Title: Author; Date; Genre; Length; ISBN; Ref.
The Caribbean: Rob Kidd; October 14, 2008; Children's novel; 240 pp (first edition); ISBN 1-4231-1038-2
Tia Dalma sends Jack Sparrow on a mission to recover nine pieces of shadow gold. If he fails, she warns, the seas will become the playground of shadows and those who survive their reign of terror will wish they had not. Reluctantly relying on the help of his untrustworthy first mate, Hector Barbossa, and a rag-tag assortment of familiar characters, Jack will take on the Shadow Lord.

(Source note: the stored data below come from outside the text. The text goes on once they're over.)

<file path="src/rtl/dpbf_pkg.sv">
package dpbf_pkg;
  localparam int PORTS  = 8;
  localparam int DATA_W = 16;
  localparam int STAGES = $clog2(PORTS);
  localparam int HALF   = PORTS / 2;
  localparam int PLANES = 2;
  localparam int MASK_W = PLANES * STAGES * HALF;

  typedef logic [STAGES-1:0] port_t;

  // one cell slot in the pipeline
  typedef struct packed {
    logic              vld;
    logic              dead;
    logic              plane;
    port_t             line;
    port_t             dest;
    logic [DATA_W-1:0] data;
  } cell_t;

  // strobes from steering control to the datapath, one bit per stage
  typedef struct packed {
    logic [STAGES-1:0] usePlane;
    logic [STAGES-1:0] kill;
  } steer_t;

  // element position inside a stage: the line number with the stage bit removed
  function automatic int elemOf(input int stage, input port_t line);
    int l;
    l = int'(line);
    return ((l >> (stage + 1)) << stage) | (l & ((1 << stage) - 1));
  endfunction

  function automatic logic isFaulty(input logic [MASK_W-1:0] mask, input logic plane,
                                    input int stage, input port_t line);
    int idx;
    idx = (int'(plane) * STAGES + stage) * HALF + elemOf(stage, line);
    return mask[idx];
  endfunction
endpackage

</file>
<file path="src/rtl/dpbf_steer.sv">
module dpbf_steer
  import dpbf_pkg::*;
(
  input  logic [MASK_W-1:0] faultMask,
  input  cell_t             stageCells [STAGES],
  output steer_t            steer
);
  // per stage: keep plane if healthy, else deflect, else kill
  always_comb begin
    steer = '0;
    for (int i = 0; i < STAGES; i++) begin
      if (!isFaulty(faultMask, stageCells[i].plane, i, stageCells[i].line)) begin
        steer.usePlane[i] = stageCells[i].plane;
      end else if (!isFaulty(faultMask, !stageCells[i].plane, i, stageCells[i].line)) begin
        steer.usePlane[i] = !stageCells[i].plane;
      end else begin
        steer.usePlane[i] = stageCells[i].plane;
        steer.kill[i]     = 1'b1;
      end
    end
  end
endmodule

</file>
<file path="src/rtl/dpbf_path.sv">
module dpbf_path
  import dpbf_pkg::*;
(
  input  logic                      clk,
  input  logic                      rstN,
  input  logic [PORTS-1:0]          inVld,
  input  logic [PORTS*DATA_W-1:0]   inData,
  input  logic [PORTS*STAGES-1:0]   inDest,
  input  logic [MASK_W-1:0]         faultMask,
  input  steer_t                    steer,
  output cell_t                     stageCells [STAGES],
  output logic [PORTS-1:0]          outVld,
  output logic [PORTS*DATA_W-1:0]   outData,
  output logic                      dropVld,
  output logic [STAGES-1:0]         dropDest
);
  cell_t pipe [STAGES+1];
  port_t selPort;

  // entry pick: lowest-numbered valid input
  always_comb begin
    selPort = '0;
    for (int k = PORTS - 1; k >= 0; k--) begin
      if (inVld[k]) selPort = port_t'(k);
    end
  end

  // 1x2 splitter register: cell starts in plane 0 on its source line
  always_ff @(posedge clk or negedge rstN) begin
    if (!rstN) begin
      pipe[0] <= '0;
    end else begin
      pipe[0].vld   <= |inVld;
      pipe[0].dead  <= 1'b0;
      pipe[0].plane <= 1'b0;
      pipe[0].line  <= selPort;
      pipe[0].dest  <= inDest[int'(selPort)*STAGES +: STAGES];
      pipe[0].data  <= inData[int'(selPort)*DATA_W +: DATA_W];
    end
  end

  always_comb begin
    for (int i = 0; i < STAGES; i++) stageCells[i] = pipe[i];
  end

  generate
    for (genvar i = 0; i < STAGES; i++) begin : g_stage
      cell_t hopNext;
      always_comb begin
        hopNext           = pipe[i];
        hopNext.plane     = steer.usePlane[i];
        hopNext.dead      = pipe[i].dead | (pipe[i].vld & steer.kill[i]);
        hopNext.line[i]   = pipe[i].dest[i];
      end
      always_ff @(posedge clk or negedge rstN) begin
        if (!rstN) pipe[i+1] <= '0;
        else       pipe[i+1] <= hopNext;
      end

      // a live cell never rests in a faulty element
      p_healthy_hop_r5: assert property (@(posedge clk) disable iff (!rstN)
        (pipe[i+1].vld && !pipe[i+1].dead) |->
          !isFaulty(faultMask, pipe[i+1].plane, i, pipe[i+1].line));

      // plane changes only when the element in the old plane was faulty
      p_deflect_needed_r5: assert property (@(posedge clk) disable iff (!rstN)
        (pipe[i+1].vld && !pipe[i+1].dead && (pipe[i+1].plane != $past(pipe[i].plane))) |->
          $past(isFaulty(faultMask, pipe[i].plane, i, pipe[i].line)));
    end
  endgenerate

  // 2x1 merge register: whichever plane the cell used, drive its output line
  always_ff @(posedge clk or negedge rstN) begin
    if (!rstN) begin
      outVld   <= '0;
      outData  <= '0;
      dropVld  <= 1'b0;
      dropDest <= '0;
    end else begin
      outVld   <= '0;
      outData  <= '0;
      dropVld  <= pipe[STAGES].vld & pipe[STAGES].dead;
      dropDest <= pipe[STAGES].dest;
      if (pipe[STAGES].vld && !pipe[STAGES].dead) begin
        outVld[pipe[STAGES].line] <= 1'b1;
        outData[int'(pipe[STAGES].line)*DATA_W +: DATA_W] <= pipe[STAGES].data;
      end
    end
  end

  p_onehot_out_r9: assert property (@(posedge clk) disable iff (!rstN)
    $onehot0(outVld));

  p_out_xor_drop_r9: assert property (@(posedge clk) disable iff (!rstN)
    !((|outVld) && dropVld));

  p_fixed_latency_r3: assert property (@(posedge clk) disable iff (!rstN)
    (|inVld) |-> ##(STAGES+2) ((|outVld) || dropVld));
endmodule

</file>
<file path="src/rtl/dpbf_fabric.sv">
module dpbf_fabric
  import dpbf_pkg::*;
(
  input  logic                      clk,
  input  logic                      rstN,
  input  logic [PORTS-1:0]          inVld,
  input  logic [PORTS*DATA_W-1:0]   inData,
  input  logic [PORTS*STAGES-1:0]   inDest,
  input  logic [MASK_W-1:0]         faultMask,
  output logic [PORTS-1:0]          outVld,
  output logic [PORTS*DATA_W-1:0]   outData,
  output logic                      dropVld,
  output logic [STAGES-1:0]         dropDest
);
  steer_t steer;
  cell_t  stageCells [STAGES];

  dpbf_steer u_steer (
    .faultMask (faultMask),
    .stageCells(stageCells),
    .steer     (steer)
  );

  dpbf_path u_path (
    .clk       (clk),
    .rstN      (rstN),
    .inVld     (inVld),
    .inData    (inData),
    .inDest    (inDest),
    .faultMask (faultMask),
    .steer     (steer),
    .stageCells(stageCells),
    .outVld    (outVld),
    .outData   (outData),
    .dropVld   (dropVld),
    .dropDest  (dropDest)
  );
endmodule

</file>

Rising in the East: Rob Kidd; December 9, 2008; Children's novel; 224 pp (first edition); ISBN 1-4231-1039-0
Jack Sparrow heads to Asia where he must work with Mistress Ching and Sao Feng to try and stop the Shadow Lord and the East India Trading Company.
The Turning Tide: Rob Kidd; March 17, 2009; Children's novel; 240 pp (first edition); ISBN 1-4231-1040-4
Jack Sparrow finds himself lost in the peaks of the Himalayas.
Wild Waters: Rob Kidd; August 18, 2009; Children's novel; 208 pp (first edition); ISBN 1-4231-1042-0
Jack and his crew continue their quest to search for the mysterious Shadow Gold, which leads them into a confrontation with King Samuel, Pirate Lord of the Atlantic Ocean, with the aid of their former shipmate Gombo, now the pirate captain Gentleman Jocard.
Day of the Shadow: Rob Kidd; November 17, 2010; Children's novel; 256 pp; ISBN 9781423155058
Jack and his crew are en route to France in search of the rare and powerful Shadow Gold.